Management: Usually benign if painless. If symptomatic: Address muscle tightness, improve hip control, modify aggravating activities.

Hip Impingement Patterns

Common restrictions:

  • Limited internal rotation (most common)
  • Restricted hip flexion with adduction and internal rotation (FADDIR test positive)
  • Asymmetrical rotation patterns between hips

Considerations: May predispose to compensatory movement patterns at lumbar spine or knee. Address through targeted mobility and motor control training.

Lumbar Spine

Relationship: The hip and lumbar spine share movement responsibilities through the lumbopelvic rhythm. Limited hip mobility often results in excessive lumbar compensation.

Clinical Implications:

  • Hip flexion restrictions increase lumbar flexion demands (deadlifts, squats)
  • Tight hip flexors contribute to anterior pelvic tilt and lumbar extension
  • Hip extension deficits increase lumbar hyperextension during gait

Training Considerations: Assess and address both regions. Improve hip mobility to reduce lumbar stress. Strengthen hip extensors to support neutral pelvic position.

Knee

Relationship: Hip position and control directly influence knee alignment and loading through the kinetic chain.

Clinical Implications:

  • Weak hip abductors allow pelvic drop and dynamic knee valgus
  • Limited hip internal rotation may increase tibial internal rotation
  • Hip extension deficits increase knee extension demands during gait

Training Considerations: Hip strengthening (particularly glute medius) is essential for knee injury prevention.

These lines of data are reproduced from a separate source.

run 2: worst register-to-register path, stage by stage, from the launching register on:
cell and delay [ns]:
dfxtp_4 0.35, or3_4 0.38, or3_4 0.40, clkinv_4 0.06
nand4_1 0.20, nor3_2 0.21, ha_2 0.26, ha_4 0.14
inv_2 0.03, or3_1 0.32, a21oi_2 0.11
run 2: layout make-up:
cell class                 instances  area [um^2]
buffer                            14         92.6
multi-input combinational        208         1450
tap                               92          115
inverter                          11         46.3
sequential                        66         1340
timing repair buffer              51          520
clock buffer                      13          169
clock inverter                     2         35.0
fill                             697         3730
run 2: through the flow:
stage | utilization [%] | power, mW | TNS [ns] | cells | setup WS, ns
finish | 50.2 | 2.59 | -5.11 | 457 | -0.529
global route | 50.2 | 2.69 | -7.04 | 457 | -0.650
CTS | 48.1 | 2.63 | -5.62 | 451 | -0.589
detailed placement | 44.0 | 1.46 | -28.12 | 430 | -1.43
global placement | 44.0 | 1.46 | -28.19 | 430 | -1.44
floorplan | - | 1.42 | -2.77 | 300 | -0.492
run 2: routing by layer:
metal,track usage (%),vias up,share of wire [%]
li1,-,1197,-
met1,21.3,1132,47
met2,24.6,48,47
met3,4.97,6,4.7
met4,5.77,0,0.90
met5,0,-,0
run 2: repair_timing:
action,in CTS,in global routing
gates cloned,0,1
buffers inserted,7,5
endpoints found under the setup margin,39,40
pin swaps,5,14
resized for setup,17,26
**config.mk**
```make
export PLATFORM = sky130hd
export DESIGN_NAME = psum_accumulator_flat
export DESIGN_NICKNAME = d
export VERILOG_FILES = /design/src/rtl/psum_accumulator_if.sv /design/src/rtl/psum_accumulator.sv /design/src/flat_wrapper.sv
export SDC_FILE = /design/constraint.sdc
export NUM_CORES = 1
export LEC_CHECK = 0
export CELL_PAD_IN_SITES_DETAIL_PLACEMENT = 0
export CELL_PAD_IN_SITES_GLOBAL_PLACEMENT = 1
export CORE_ASPECT_RATIO = 1.25
export CORE_UTILIZATION = 35
export CTS_BUF_LIST = sky130_fd_sc_hd__clkbuf_8
export DETAILED_ROUTE_END_ITERATION = 10
export PLACE_DENSITY = 0.82
export SYNTH_ARGS = -nofsm -noshare
export SYNTH_HDL_FRONTEND = slang
export SYNTH_SLANG_ARGS = --single-unit
```
**constraint.sdc**
```tcl
create_clock -name CLK -period 5.7 [get_ports CLK]
set_clock_uncertainty 0.2 [all_clocks]
set_input_delay 1.14 -clock CLK [delete_from_list [all_inputs] [get_ports CLK]]
set_output_delay 1.14 -clock CLK [all_outputs]
set_load 0.01 [all_outputs]
```
**src/rtl/psum_accumulator_if.sv**
```systemverilog
// Stream-side and sram-side signals of the psum read-modify-write engine.
// The slave view is the accumulator; the master view is the upstream drain plus the sram.
interface psum_accumulator_if #(
  parameter int col     = 8,
  parameter int psum_bw = 16,
  parameter int aw      = 11
);
  logic                     in_valid;
  logic                     in_first;
  logic [aw-1:0]            in_addr;
  logic [col*psum_bw-1:0]   in_psum;

  logic                     sram_CEN;
  logic                     sram_REN;
  logic                     sram_WEN;
  logic [aw-1:0]            sram_A_rd;
  logic [aw-1:0]            sram_A_wr;
  logic [col*psum_bw-1:0]   sram_D;
  logic [col*psum_bw-1:0]   sram_Q;

  modport master (
    output in_valid, in_first, in_addr, in_psum, sram_Q,
    input  sram_CEN, sram_REN, sram_WEN, sram_A_rd, sram_A_wr, sram_D
  );

  modport slave (
    input  in_valid, in_first, in_addr, in_psum, sram_Q,
    output sram_CEN, sram_REN, sram_WEN, sram_A_rd, sram_A_wr, sram_D
  );
endinterface

```
**src/rtl/psum_accumulator.sv**
```systemverilog
// Two-stage read-modify-write engine: issue the sram read in S0, add and write back from S1.
// Same-address back-to-back vectors bypass the sram through the previous cycle's write data.
module psum_accumulator #(
  parameter int col     = 8,
  parameter int psum_bw = 16,
  parameter int num     = 2048
) (
  input  logic                CLK,
  input  logic                reset_n,
  psum_accumulator_if.slave   bus,
  output logic                busy,
  output logic [15:0]         wr_cnt
);
  localparam int aw = $clog2(num);
  localparam int vw = col * psum_bw;
  localparam logic [psum_bw-1:0] lane_max = {1'b0, {(psum_bw-1){1'b1}}};
  localparam logic [psum_bw-1:0] lane_min = {1'b1, {(psum_bw-1){1'b0}}};

  logic               s1_valid_q, s1_first_q, s1_fwd_q;
  logic [aw-1:0]      s1_addr_q, a_rd_q, a_rd_d;
  logic [vw-1:0]      s1_psum_q, last_d_q;
  logic [vw-1:0]      base, sat_sum, d_out;
  logic [15:0]        wr_cnt_q;
  logic               fwd, rd_req;
  logic [psum_bw:0]   lane_sum [col];

  // A read issued against the address being written this cycle would be
  // dropped by the sram and return stale data, so forward instead.
  always_comb begin
    // NOTE: every always_comb output gets a default first so no path leaves it unassigned and infers a latch.
    fwd    = s1_valid_q && (bus.in_addr == s1_addr_q);
    rd_req = reset_n && bus.in_valid && !bus.in_first && !fwd;
    a_rd_d = a_rd_q;
    if (rd_req) a_rd_d = bus.in_addr;
  end

  // Per-lane signed add with one guard bit; disagreeing top bits mean overflow.
  always_comb begin
    base     = s1_fwd_q ? last_d_q : bus.sram_Q;
    sat_sum  = '0;
    lane_sum = '{default: '0};
    for (int k = 0; k < col; k++) begin
      lane_sum[k] = {s1_psum_q[k*psum_bw+psum_bw-1], s1_psum_q[k*psum_bw +: psum_bw]}
                  + {base[k*psum_bw+psum_bw-1],      base[k*psum_bw +: psum_bw]};
      if (lane_sum[k][psum_bw] != lane_sum[k][psum_bw-1])
        sat_sum[k*psum_bw +: psum_bw] = lane_sum[k][psum_bw] ? lane_min : lane_max;
      else
        sat_sum[k*psum_bw +: psum_bw] = lane_sum[k][psum_bw-1:0];
    end
  end

  always_comb begin
    d_out = '0;
    if (s1_valid_q) d_out = s1_first_q ? s1_psum_q : sat_sum;
  end

  assign bus.sram_REN  = ~rd_req;
  assign bus.sram_WEN  = ~s1_valid_q;
  assign bus.sram_CEN  = bus.sram_REN & bus.sram_WEN;
  assign bus.sram_A_rd = a_rd_d;
  assign bus.sram_A_wr = s1_addr_q;
  assign bus.sram_D    = d_out;
  assign busy          = s1_valid_q;
  assign wr_cnt        = wr_cnt_q;

  // NOTE: sequential state uses non-blocking assignments so every register samples pre-edge values.
  always_ff @(posedge CLK or negedge reset_n) begin
    if (!reset_n) begin
      s1_valid_q <= 1'b0;
      s1_first_q <= 1'b0;
      s1_fwd_q   <= 1'b0;
      s1_addr_q  <= '0;
      a_rd_q     <= '0;
      last_d_q   <= '0;
      wr_cnt_q   <= '0;
    end else begin
      s1_valid_q <= bus.in_valid;
      s1_first_q <= bus.in_first;
      s1_fwd_q   <= fwd;
      s1_addr_q  <= bus.in_addr;
      a_rd_q     <= a_rd_d;
      last_d_q   <= d_out;
      wr_cnt_q   <= wr_cnt_q + 16'(s1_valid_q);
    end
  end

  // NOTE: pure datapath payload is left unreset; it is only observed when s1_valid_q is set.
  always_ff @(posedge CLK) begin
    s1_psum_q <= bus.in_psum;
  end
endmodule
```
**src/flat_wrapper.sv**
```systemverilog
// flat-port wrapper written by rule: the top's interface ports become plain ports
module psum_accumulator_flat 
#(
  parameter int col     = 8,
  parameter int psum_bw = 16,
  parameter int num     = 2048
)
  (CLK, reset_n, busy, wr_cnt, bus_in_valid, bus_in_first, bus_in_addr, bus_in_psum, bus_sram_Q, bus_sram_CEN, bus_sram_REN, bus_sram_WEN, bus_sram_A_rd, bus_sram_A_wr, bus_sram_D);
  psum_accumulator_if #(.col(col), .psum_bw(psum_bw)) bus_i ();
  input  logic CLK;
  input  logic reset_n;
  output logic busy;
  output logic [15:0] wr_cnt;
  input wire logic [$bits(bus_i.in_valid)-1:0] bus_in_valid;
  input wire logic [$bits(bus_i.in_first)-1:0] bus_in_first;
  input wire logic [$bits(bus_i.in_addr)-1:0] bus_in_addr;
  input wire logic [$bits(bus_i.in_psum)-1:0] bus_in_psum;
  input wire logic [$bits(bus_i.sram_Q)-1:0] bus_sram_Q;
  output wire logic [$bits(bus_i.sram_CEN)-1:0] bus_sram_CEN;
  output wire logic [$bits(bus_i.sram_REN)-1:0] bus_sram_REN;
  output wire logic [$bits(bus_i.sram_WEN)-1:0] bus_sram_WEN;
  output wire logic [$bits(bus_i.sram_A_rd)-1:0] bus_sram_A_rd;
  output wire logic [$bits(bus_i.sram_A_wr)-1:0] bus_sram_A_wr;
  output wire logic [$bits(bus_i.sram_D)-1:0] bus_sram_D;
  assign bus_i.in_valid = bus_in_valid;
  assign bus_i.in_first = bus_in_first;
  assign bus_i.in_addr = bus_in_addr;
  assign bus_i.in_psum = bus_in_psum;
  assign bus_i.sram_Q = bus_sram_Q;
  assign bus_sram_CEN = bus_i.sram_CEN;
  assign bus_sram_REN = bus_i.sram_REN;
  assign bus_sram_WEN = bus_i.sram_WEN;
  assign bus_sram_A_rd = bus_i.sram_A_rd;
  assign bus_sram_A_wr = bus_i.sram_A_wr;
  assign bus_sram_D = bus_i.sram_D;
  psum_accumulator #(.col(col), .psum_bw(psum_bw), .num(num)) u_core (.CLK(CLK), .reset_n(reset_n), .bus(bus_i), .busy(busy), .wr_cnt(wr_cnt));
endmodule
```
==> Yosys cells after proc, flatten, opt, wreduce, memory -nomap -nowiden <==
Cells that the tools add are included.
{ "word_totals": {"out_inout_bits": 170, "register_bits": 297} }
{ "op_classes": {"addsub": 9, "n_reduce_logical": 6, "bitwise_logic": 3, "n_mux": 20, "n_eq_ne": 9} }
{ "op_table": {"columns": ["op", "n"], "rows": [
  ["$mux W128", 3],
  ["$mux W16", 16],
  ["$add A16 B16 Y17", 8],
  ["$add A16 B1 Y16", 1],
  ["$eq A11 B11 Y1", 1],
  ["$mux W11", 1],
  ["$ne A1 B1 Y1", 8],
  ["$logic_and A1 B1 Y1", 4],
  ["$logic_not A1 Y1", 2],
  ["$not A1 Y1", 2],
  ["$and A1 B1 Y1", 1]
]} }

==> Logic depth before layout (Yosys ltp) <==
Gate-level depths: netlist (run 1).
{ "depth": {"ltp_word": 6, "ltp_mapped": 18} }

==> Least setup slack after synthesis (run 1) <==
Ideal clock, no wire load.
{ "synth_path": {"path_kind": "input to output", "start": "in bus_sram_Q[99]", "end": "out bus_sram_D[101]", "setup_slack_ns": -0.034, "n_path_buf": 1, "cell_stages": 13, "required_time_ns": 4.360, "arrival_ns": 4.394, "path_cell_list": "mux2_2 -> ha_1 -> a21oi_1 -> nor2b_1 -> a311oi_1 -> o31ai_1 -> a31o_2 -> mux2_4 -> or2_1 -> ha_1 -> clkbuf_1 -> o21ai_0 -> o21ai_0"} }
{ "synth_via": {"elab_chain_cells": 6, "word_cells_on_any_way": 7, "cone_classes": "1 x add/sub; 1 x eq/ne; 5 x mux"} }
{ "synth_rtl": {"columns": ["item", "line", "text"], "rows": [
  ["start: declaration", "flat_wrapper.sv:18", "input wire logic [$bits(bus_i.sram_Q)-1:0] bus_sram_Q;"],
  ["$mux W128 (*)", "psum_accumulator.sv:39", "base = s1_fwd_q ? last_d_q : bus.sram_Q;"],
  ["$add A16 B16 Y17 (*)", "psum_accumulator.sv:44", "+ {base[k*psum_bw+psum_bw-1], base[k*psum_bw +: psum_bw]};"],
  ["$mux W16 / $ne A1 B1 Y1 (equally long branches)", "psum_accumulator.sv:46, psum_accumulator.sv:45", null],
  ["$mux W16 (*)", "psum_accumulator.sv:45", "if (lane_sum[k][psum_bw] != lane_sum[k][psum_bw-1])"],
  ["$mux W128 (*) (2 in series)", "psum_accumulator.sv:54", "if (s1_valid_q) d_out = s1_first_q ? s1_psum_q : sat_sum;"],
  ["end: declaration", "flat_wrapper.sv:24", "output wire logic [$bits(bus_i.sram_D)-1:0] bus_sram_D;"]
]} }
Mark *: on every way between the ends. The rest lies on a longest branch, timed or not.

==> Worst setup path in the final report (run 1) <==
{ "layout_path": {"start": "in bus_sram_Q[81]", "end": "out bus_sram_D[83]"} }
Same word-level chain as after synthesis.

==> impl_results.md, run 1 <==
* Synth Instances at 1781
* Root buf cell: clkbuf_8
* Multi-input logic area at 0.01287 mm2
* Number of vias per cell at 5.227
* Die area at 0.04992 mm2
* Most common cell after layout, fill and taps aside: buf_4
* CP Max Fanout at 6
* Dpl cells at 3167
* Ys flop type: dfrtp_1
* Netlist Area Pre-Place at 0.01716 mm2
* Peak supply drop at 0.0002678 V
* # IOs at 441
* Setup ws final at -0.4363 ns
* Worst-margin pin slew at 1.242 ns
* Cts-stage hold buffer count at 0
* Die Y at 249.5 um
* Gr usage total at 0.2705
* DR iter-0 viols at 679
* CP startpoint kind: input pin
* Initial antenna violation count at 21
* Slew headroom at 0.1702
* Worst EP required at 4.36 ns
* HPWL Detailed at 48.78 mm
* Syn_area_per_cell at 9.634 um2
* CP Class: input pin to primary output
* Num CTS Buffers at 50
* CTS tree: yes
* Endpoints failing setup at 105
* Area occupied by registers at 0.006797 mm2
* Detailed Route WL at 71.91 mm
* Final period util at 1.077
* Post-Syn Nets at 2204
* Layout Nets at 3172
* Synth async-reset ratio at 0.5690
* Area growth from synthesis to layout at 79.72%
* Failing checks: negative setup slack
* Fin Setup TNS at -22.28 ns
* Pin count of the biggest net entering global routing at 59
* # Max-Cap Violations at 0
* Fmax achieved at 163.0 MHz
* Rows at 90
* Pre-antenna DRT Iters at 5
* Reg clk slew, reported paths at 0.06 ns
* Routed len/inst at 20.84 um
* Seq/Total Area, Yosys at 0.3958
* Final Hold Fails at 0
* YS warnings at 0
* Fin cells at 3451
* Clock Sinks at 297
* Post-route antenna net violation count at 0
* Synth unique cells at 75
* Fin util at 0.6383
* Pwr Density at 262.9 mW/mm2
* Filler instances at 3664
* Vias in the first global route at 19088
* Layout cell share with drive strength beyond 1 at 0.4515
* CTS HTree Levels at 2
* Post-route DRC violation count at 0
* RSZ-0062 raised after global routing: true
* Crit end category: primary output
* Initial core utilization at 0.3552
* Type of the worst min-delay path: input pin to async pin
* Status: complete, but fails checks
* Die width at 200.0 um
* Clock buffer depth at 3
* Number of flops mapped to enable cells by yosys at 0
* GRT overflow at 0
* Global-route wire length before repair at 104.1 mm
* Pwr Total at 8.106 mW
* Gp weighted congestion at 0.9214
* Worst EP arrival at 4.80 ns
* Port-buffer cells at 440
* Commonest cells after routing, fill and taps aside: 430 x buf_4, 310 x clkdlybuf4s50_1, 168 x nand2_1
* P_leak at 13.46 nW
* Clock insertion delay at the later pin of the skew report at 0.65 ns
* Dpl cell area at 0.02499 mm2
* Post-route minimum period at 6.136 ns
* Final instance area at 0.03084 mm2
* Post-synthesis register bit count at 297
* Core box area at 0.04831 mm2
* Max-slew violations at 0
* Vias after detailed routing at 18040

Address hip mobility restrictions that alter knee mechanics.

Ankle

Relationship: Hip and ankle work synergistically during stance phase. Restrictions at one joint increase demands on the other.

Clinical Implications:

  • Limited ankle dorsiflexion increases hip flexion requirements in squatting
  • Hip external rotation compensations may occur with ankle mobility deficits

Sources

  • Neumann, D.A. (2017). Kinesiology of the Musculoskeletal System: Foundations for Rehabilitation (3rd ed.). Elsevier.
  • Kapandji, I.A. (2019). The Physiology of the Joints, Volume 2: Lower Limb (7th ed.). Handspring Publishing.
  • Reiman, M.P., & Thorborg, K. (2014). Clinical examination and physical assessment of hip joint-related pain in athletes. International Journal of Sports Physical Therapy, 9(6), 737-755.
  • Lewis, C.L., & Sahrmann, S.A. (2015). Effect of posture on hip angles and moments during gait. Manual Therapy, 20(1), 176-182.
  • Griffin, D.R., et al. (2016). Hip arthroscopy versus best conservative care for the treatment of femoroacetabular impingement syndrome (UK FASHIoN): a multicentre randomised controlled trial. The Lancet, 391(10136), 2225-2235.